Source data ::
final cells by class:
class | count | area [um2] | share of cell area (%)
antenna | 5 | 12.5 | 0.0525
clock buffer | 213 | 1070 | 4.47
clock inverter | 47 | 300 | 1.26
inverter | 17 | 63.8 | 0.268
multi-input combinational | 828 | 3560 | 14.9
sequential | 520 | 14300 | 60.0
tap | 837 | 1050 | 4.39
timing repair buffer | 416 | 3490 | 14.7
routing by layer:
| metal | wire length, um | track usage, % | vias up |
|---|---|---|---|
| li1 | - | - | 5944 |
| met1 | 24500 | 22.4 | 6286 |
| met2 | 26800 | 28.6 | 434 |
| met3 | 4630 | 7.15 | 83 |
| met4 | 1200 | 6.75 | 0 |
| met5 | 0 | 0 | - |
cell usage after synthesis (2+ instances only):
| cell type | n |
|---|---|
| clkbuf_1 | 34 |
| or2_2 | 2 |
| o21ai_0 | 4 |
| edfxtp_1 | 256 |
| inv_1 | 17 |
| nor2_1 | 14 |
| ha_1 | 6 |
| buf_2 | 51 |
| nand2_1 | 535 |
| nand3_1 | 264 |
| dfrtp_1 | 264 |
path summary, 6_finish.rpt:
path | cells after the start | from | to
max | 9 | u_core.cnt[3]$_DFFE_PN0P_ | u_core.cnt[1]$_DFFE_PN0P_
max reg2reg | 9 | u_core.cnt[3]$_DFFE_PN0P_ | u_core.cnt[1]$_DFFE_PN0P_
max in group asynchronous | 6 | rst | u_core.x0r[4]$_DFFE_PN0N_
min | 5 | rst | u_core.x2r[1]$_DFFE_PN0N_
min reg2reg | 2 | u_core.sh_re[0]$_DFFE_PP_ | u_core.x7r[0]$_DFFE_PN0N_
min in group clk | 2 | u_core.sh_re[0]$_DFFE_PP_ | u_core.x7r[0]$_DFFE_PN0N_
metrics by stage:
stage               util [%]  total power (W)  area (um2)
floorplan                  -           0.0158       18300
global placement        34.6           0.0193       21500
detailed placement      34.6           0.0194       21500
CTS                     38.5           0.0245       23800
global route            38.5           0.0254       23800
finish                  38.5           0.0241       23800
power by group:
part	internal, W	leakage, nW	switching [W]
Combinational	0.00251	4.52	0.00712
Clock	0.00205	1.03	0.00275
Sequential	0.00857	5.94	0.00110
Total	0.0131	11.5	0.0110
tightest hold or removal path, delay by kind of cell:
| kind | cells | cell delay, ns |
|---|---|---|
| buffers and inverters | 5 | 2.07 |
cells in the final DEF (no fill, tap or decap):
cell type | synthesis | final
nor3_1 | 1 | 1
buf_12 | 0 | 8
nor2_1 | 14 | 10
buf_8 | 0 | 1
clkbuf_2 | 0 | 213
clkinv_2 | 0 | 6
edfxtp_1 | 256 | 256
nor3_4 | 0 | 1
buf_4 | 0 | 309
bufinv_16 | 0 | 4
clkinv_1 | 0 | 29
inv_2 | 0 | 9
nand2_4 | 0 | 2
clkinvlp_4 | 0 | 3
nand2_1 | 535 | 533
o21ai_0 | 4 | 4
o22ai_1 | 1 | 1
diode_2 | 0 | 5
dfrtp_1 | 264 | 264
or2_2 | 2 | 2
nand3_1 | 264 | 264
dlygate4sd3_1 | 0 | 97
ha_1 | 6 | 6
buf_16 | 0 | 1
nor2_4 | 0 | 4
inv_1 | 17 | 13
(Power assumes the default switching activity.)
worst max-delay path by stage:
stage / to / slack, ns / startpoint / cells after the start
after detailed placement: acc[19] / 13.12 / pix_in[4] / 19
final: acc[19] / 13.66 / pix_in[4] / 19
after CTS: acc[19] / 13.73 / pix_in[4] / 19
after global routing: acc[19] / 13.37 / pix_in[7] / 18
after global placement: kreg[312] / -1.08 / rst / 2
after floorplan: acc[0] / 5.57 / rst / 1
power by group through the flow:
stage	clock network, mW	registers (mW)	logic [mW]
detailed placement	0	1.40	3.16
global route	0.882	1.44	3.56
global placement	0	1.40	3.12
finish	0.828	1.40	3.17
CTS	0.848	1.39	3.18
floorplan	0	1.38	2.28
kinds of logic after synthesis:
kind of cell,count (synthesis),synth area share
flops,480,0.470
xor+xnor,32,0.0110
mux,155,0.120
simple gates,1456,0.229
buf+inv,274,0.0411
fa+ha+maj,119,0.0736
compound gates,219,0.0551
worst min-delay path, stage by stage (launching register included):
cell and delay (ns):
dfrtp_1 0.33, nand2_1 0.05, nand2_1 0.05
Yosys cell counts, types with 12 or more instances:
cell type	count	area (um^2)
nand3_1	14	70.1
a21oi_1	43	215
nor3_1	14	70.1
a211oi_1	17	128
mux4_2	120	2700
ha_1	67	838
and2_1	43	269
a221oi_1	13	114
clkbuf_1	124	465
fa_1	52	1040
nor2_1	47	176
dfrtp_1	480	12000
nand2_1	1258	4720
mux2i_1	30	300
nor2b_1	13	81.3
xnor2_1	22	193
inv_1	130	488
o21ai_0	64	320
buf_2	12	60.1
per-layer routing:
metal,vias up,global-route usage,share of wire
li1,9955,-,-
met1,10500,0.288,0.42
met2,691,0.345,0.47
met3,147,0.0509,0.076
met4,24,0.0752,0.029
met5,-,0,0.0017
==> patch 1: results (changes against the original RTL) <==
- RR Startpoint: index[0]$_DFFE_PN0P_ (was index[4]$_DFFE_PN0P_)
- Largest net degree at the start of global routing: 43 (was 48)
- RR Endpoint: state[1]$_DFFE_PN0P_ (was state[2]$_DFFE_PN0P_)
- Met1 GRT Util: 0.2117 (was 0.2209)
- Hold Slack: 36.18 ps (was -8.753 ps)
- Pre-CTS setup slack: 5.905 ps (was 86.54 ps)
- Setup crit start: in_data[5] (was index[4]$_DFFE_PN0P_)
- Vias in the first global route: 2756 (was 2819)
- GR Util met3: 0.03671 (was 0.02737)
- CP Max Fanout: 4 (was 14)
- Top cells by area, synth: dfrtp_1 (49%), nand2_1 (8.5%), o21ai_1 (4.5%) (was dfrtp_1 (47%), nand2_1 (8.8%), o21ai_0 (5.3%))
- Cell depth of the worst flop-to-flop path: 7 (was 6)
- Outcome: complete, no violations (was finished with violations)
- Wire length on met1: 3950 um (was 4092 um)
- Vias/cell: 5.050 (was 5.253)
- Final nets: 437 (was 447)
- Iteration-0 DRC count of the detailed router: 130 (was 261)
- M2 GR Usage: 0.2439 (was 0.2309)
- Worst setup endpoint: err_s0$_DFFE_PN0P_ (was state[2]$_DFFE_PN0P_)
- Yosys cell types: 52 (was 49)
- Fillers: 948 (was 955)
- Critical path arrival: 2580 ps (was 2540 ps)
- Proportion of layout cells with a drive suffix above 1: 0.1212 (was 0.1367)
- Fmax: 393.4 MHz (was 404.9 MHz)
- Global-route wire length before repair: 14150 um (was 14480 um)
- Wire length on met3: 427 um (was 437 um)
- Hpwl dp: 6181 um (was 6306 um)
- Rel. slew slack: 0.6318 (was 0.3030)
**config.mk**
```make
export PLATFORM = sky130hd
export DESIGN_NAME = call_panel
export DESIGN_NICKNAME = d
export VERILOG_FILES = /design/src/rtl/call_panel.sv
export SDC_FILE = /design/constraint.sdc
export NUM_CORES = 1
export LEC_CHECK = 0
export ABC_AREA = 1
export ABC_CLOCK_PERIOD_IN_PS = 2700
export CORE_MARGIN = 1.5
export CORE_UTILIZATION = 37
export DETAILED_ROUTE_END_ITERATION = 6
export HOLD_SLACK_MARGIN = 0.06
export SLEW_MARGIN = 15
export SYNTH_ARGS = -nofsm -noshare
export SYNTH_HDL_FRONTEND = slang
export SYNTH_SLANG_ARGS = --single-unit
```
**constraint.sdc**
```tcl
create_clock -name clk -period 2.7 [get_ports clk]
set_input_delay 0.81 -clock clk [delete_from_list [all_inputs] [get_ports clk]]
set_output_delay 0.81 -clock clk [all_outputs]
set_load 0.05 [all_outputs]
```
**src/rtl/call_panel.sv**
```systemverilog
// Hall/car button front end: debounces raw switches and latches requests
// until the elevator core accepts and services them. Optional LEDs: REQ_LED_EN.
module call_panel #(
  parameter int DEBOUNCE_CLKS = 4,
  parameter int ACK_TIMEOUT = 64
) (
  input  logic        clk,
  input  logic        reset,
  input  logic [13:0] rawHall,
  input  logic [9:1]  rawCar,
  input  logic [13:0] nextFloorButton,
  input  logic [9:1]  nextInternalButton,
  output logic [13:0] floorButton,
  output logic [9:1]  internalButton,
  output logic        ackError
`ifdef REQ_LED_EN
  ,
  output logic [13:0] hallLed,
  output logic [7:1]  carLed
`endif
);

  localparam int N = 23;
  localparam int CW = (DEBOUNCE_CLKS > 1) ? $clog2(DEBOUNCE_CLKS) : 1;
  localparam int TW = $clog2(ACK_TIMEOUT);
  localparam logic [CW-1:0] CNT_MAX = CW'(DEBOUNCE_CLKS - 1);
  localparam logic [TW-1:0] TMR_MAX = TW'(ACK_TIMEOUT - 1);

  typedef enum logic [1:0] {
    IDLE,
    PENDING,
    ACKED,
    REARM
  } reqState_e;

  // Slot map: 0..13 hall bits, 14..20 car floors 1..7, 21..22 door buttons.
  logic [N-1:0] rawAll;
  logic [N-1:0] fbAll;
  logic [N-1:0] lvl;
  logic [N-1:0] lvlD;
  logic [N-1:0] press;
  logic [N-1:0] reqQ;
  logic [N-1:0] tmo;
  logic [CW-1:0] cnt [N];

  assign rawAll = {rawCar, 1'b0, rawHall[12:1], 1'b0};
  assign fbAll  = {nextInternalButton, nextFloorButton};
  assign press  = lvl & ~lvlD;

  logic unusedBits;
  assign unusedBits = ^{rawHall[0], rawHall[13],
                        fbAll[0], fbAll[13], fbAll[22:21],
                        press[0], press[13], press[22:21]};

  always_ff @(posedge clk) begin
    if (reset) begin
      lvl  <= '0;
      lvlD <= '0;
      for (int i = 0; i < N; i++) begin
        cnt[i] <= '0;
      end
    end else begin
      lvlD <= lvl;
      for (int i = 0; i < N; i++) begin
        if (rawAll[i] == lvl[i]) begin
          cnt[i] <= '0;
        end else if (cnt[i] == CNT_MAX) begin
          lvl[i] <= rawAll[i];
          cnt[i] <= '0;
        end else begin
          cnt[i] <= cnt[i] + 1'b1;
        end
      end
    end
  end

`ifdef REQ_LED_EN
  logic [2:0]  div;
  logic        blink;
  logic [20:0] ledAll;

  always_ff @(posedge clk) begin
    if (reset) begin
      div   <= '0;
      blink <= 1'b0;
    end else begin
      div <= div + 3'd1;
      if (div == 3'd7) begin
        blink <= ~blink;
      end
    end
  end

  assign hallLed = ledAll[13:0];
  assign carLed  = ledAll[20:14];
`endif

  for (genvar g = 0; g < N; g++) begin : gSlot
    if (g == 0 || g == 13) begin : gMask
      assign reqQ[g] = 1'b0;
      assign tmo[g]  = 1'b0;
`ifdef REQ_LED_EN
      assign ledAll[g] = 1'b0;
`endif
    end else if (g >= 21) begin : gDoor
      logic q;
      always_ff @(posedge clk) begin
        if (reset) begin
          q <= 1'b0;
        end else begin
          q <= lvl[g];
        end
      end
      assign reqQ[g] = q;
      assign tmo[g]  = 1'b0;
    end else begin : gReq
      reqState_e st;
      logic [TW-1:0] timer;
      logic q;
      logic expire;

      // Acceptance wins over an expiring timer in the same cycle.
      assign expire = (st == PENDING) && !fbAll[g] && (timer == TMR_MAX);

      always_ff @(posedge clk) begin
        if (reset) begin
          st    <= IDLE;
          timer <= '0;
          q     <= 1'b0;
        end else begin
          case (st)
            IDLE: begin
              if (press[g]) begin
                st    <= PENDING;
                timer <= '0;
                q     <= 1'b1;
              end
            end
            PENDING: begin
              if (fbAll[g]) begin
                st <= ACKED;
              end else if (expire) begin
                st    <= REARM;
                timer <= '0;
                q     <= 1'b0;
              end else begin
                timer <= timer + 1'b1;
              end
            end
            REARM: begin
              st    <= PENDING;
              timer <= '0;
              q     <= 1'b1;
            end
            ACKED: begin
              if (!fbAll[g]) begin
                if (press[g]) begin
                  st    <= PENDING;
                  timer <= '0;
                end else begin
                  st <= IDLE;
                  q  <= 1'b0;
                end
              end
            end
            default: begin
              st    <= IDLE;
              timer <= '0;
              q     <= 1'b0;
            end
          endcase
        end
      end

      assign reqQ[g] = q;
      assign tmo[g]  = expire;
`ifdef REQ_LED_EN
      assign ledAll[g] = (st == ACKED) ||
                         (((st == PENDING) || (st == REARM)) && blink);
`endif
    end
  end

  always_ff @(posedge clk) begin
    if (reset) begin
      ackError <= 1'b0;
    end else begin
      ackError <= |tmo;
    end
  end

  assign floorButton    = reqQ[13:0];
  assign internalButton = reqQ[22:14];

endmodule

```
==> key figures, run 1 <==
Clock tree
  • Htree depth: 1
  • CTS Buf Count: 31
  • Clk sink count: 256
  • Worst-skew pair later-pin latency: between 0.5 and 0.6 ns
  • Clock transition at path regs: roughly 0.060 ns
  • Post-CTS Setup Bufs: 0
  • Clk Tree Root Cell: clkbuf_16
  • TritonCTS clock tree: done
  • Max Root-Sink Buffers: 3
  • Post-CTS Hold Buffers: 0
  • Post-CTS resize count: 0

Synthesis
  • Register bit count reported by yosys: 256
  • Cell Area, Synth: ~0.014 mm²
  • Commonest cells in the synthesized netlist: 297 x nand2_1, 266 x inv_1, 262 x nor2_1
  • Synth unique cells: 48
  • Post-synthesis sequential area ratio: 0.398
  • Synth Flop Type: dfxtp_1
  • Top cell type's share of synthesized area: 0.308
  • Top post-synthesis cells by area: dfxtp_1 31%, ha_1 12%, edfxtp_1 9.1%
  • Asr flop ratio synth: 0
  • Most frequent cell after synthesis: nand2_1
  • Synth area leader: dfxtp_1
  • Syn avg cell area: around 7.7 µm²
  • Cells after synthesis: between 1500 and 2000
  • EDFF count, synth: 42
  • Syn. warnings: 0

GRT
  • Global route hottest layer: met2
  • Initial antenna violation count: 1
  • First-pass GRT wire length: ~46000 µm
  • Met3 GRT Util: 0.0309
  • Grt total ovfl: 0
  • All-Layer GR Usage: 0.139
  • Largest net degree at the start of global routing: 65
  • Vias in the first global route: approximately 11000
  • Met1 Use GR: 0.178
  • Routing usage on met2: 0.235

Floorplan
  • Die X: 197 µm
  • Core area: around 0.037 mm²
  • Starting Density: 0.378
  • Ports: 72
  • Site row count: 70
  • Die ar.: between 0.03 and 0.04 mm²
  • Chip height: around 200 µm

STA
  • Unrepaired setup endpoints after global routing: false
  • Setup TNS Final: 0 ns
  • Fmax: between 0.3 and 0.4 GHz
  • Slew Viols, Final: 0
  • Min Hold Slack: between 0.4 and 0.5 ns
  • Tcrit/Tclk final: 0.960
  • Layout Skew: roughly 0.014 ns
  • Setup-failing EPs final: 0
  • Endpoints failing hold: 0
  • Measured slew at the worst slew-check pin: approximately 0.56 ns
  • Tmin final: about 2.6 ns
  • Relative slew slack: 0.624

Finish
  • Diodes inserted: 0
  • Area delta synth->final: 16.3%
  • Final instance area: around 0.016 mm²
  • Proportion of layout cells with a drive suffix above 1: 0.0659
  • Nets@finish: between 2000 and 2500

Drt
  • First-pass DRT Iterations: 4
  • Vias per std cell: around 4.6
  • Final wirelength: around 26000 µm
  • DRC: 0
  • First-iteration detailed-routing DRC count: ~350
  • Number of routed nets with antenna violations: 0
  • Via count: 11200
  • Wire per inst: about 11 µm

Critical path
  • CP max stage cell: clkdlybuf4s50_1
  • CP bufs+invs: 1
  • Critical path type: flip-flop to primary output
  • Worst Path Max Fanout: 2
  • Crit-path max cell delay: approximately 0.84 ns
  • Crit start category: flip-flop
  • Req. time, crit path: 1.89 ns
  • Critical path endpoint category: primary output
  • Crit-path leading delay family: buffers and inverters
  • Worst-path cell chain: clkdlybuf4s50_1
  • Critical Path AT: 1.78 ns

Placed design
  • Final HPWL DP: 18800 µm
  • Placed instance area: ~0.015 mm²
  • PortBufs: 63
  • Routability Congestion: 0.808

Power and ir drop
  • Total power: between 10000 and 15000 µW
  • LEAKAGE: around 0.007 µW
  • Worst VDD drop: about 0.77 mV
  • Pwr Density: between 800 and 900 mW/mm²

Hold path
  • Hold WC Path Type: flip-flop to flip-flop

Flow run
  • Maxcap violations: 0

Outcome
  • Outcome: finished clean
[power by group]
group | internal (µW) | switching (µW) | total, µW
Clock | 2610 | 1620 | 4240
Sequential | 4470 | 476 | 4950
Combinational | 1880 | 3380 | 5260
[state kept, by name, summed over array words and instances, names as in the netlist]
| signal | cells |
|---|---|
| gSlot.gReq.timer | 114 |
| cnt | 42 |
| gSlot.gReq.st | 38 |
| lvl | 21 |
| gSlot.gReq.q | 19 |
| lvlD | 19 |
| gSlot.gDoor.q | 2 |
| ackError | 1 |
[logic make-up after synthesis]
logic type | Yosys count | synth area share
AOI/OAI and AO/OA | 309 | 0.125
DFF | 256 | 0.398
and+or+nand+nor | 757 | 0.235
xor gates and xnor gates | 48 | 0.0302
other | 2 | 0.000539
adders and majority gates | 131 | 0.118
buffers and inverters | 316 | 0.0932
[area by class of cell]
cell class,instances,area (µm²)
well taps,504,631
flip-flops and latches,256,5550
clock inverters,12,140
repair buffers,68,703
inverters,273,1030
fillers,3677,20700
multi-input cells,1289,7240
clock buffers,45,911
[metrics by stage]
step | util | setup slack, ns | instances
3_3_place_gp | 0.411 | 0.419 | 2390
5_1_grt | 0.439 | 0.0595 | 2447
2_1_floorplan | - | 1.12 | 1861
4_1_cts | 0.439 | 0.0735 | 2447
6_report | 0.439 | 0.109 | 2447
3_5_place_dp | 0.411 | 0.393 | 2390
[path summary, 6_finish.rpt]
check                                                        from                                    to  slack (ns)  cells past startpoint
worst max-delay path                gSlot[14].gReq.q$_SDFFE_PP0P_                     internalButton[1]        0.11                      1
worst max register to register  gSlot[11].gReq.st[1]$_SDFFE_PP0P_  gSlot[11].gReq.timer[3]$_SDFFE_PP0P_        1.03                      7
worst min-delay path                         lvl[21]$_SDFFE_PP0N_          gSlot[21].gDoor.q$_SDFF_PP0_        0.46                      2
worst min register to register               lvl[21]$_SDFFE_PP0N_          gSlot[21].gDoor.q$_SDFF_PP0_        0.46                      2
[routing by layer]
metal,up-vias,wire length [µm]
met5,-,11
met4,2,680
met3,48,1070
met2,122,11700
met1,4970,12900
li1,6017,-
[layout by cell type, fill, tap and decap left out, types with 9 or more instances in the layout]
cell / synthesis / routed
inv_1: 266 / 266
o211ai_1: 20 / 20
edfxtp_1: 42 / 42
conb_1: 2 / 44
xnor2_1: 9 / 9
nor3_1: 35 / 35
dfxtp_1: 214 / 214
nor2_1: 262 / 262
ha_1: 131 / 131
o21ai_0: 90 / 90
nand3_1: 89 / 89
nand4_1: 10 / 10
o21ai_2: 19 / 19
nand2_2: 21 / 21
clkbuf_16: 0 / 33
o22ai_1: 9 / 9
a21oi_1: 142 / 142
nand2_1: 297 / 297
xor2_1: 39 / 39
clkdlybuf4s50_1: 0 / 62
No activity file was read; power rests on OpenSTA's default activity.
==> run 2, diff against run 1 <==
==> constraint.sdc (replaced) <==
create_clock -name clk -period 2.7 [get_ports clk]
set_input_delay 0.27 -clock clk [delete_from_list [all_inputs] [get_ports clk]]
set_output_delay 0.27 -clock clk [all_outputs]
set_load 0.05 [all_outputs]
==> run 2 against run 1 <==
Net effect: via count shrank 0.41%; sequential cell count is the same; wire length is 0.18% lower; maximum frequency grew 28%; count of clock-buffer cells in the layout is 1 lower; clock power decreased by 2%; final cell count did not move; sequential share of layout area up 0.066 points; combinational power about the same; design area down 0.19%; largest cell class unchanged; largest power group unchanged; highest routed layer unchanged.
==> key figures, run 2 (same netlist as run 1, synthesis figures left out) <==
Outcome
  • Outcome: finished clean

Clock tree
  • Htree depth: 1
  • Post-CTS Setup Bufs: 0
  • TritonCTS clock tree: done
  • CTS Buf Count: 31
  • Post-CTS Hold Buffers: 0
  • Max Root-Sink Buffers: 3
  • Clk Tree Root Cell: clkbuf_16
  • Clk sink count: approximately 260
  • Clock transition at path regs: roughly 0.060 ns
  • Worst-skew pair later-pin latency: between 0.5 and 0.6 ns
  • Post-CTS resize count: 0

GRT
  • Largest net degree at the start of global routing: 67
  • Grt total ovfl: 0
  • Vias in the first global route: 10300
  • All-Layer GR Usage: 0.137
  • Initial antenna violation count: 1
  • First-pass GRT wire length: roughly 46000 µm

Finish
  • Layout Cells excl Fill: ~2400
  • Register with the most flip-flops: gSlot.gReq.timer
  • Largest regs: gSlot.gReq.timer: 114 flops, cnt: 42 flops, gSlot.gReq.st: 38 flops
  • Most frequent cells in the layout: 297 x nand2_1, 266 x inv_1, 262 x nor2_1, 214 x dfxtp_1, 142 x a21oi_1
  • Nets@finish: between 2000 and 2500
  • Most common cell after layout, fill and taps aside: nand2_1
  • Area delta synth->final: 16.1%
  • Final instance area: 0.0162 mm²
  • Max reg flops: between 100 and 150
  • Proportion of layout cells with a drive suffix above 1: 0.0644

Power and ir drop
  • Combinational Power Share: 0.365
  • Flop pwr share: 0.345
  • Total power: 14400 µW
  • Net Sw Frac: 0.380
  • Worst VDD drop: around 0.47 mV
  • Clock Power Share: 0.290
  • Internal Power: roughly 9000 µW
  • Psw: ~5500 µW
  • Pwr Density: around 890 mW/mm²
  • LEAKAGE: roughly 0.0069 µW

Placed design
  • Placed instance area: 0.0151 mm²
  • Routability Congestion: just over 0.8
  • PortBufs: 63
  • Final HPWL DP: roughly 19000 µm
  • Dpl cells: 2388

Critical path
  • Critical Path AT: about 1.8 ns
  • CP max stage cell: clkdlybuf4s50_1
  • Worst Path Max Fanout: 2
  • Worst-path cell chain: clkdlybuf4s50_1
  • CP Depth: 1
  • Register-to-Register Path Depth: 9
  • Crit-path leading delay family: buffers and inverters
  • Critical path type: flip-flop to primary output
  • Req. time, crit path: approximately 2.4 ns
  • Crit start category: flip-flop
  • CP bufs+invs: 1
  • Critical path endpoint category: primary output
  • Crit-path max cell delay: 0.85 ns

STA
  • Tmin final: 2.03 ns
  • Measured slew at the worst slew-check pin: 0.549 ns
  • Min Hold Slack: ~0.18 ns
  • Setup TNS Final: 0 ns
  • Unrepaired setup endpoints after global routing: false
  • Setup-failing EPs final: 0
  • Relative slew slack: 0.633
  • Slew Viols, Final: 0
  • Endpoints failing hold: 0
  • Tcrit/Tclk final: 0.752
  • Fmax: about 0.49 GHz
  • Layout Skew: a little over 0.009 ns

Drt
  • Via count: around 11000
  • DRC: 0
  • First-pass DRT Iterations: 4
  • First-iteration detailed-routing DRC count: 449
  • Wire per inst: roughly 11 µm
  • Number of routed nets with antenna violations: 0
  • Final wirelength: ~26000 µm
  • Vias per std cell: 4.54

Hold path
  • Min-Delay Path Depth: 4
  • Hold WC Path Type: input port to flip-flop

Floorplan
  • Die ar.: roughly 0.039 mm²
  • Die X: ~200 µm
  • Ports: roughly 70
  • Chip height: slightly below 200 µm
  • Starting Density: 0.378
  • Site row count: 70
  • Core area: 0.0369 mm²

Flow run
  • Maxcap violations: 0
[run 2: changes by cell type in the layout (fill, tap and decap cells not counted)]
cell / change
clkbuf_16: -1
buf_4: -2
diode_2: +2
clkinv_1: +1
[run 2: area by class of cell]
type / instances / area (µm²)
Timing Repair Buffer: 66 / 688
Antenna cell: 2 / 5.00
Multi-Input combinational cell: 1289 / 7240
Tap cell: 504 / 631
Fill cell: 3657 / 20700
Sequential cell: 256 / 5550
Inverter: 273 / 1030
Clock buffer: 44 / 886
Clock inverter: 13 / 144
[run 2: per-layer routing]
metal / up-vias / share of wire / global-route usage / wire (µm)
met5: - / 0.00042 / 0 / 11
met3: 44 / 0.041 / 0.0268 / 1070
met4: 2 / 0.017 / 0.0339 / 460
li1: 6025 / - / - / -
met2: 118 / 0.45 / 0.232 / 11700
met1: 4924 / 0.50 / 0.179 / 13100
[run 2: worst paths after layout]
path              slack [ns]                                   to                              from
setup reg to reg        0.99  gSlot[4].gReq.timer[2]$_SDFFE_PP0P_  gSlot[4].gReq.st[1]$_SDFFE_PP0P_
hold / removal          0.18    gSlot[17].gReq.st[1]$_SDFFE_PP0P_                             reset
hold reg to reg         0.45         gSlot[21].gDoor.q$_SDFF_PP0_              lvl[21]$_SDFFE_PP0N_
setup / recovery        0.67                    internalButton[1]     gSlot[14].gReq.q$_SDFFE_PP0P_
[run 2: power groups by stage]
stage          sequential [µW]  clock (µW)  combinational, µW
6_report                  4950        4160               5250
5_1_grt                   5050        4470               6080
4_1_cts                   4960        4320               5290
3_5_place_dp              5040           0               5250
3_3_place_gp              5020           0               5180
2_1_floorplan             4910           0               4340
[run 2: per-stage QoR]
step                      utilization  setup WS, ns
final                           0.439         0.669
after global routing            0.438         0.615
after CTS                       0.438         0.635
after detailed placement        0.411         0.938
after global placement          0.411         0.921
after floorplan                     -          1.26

Problem to solve ::
Taking the entries above, write out exactly each line from the one holding "- Outcome: complete, no" to the one holding "- Fmax: 393.4 MHz (was 404.9 MHz)", both included, and stop there.

Solution ::
- Outcome: complete, no violations (was finished with violations)
- Wire length on met1: 3950 um (was 4092 um)
- Vias/cell: 5.050 (was 5.253)
- Final nets: 437 (was 447)
- Iteration-0 DRC count of the detailed router: 130 (was 261)
- M2 GR Usage: 0.2439 (was 0.2309)
- Worst setup endpoint: err_s0$_DFFE_PN0P_ (was state[2]$_DFFE_PN0P_)
- Yosys cell types: 52 (was 49)
- Fillers: 948 (was 955)
- Critical path arrival: 2580 ps (was 2540 ps)
- Proportion of layout cells with a drive suffix above 1: 0.1212 (was 0.1367)
- Fmax: 393.4 MHz (was 404.9 MHz)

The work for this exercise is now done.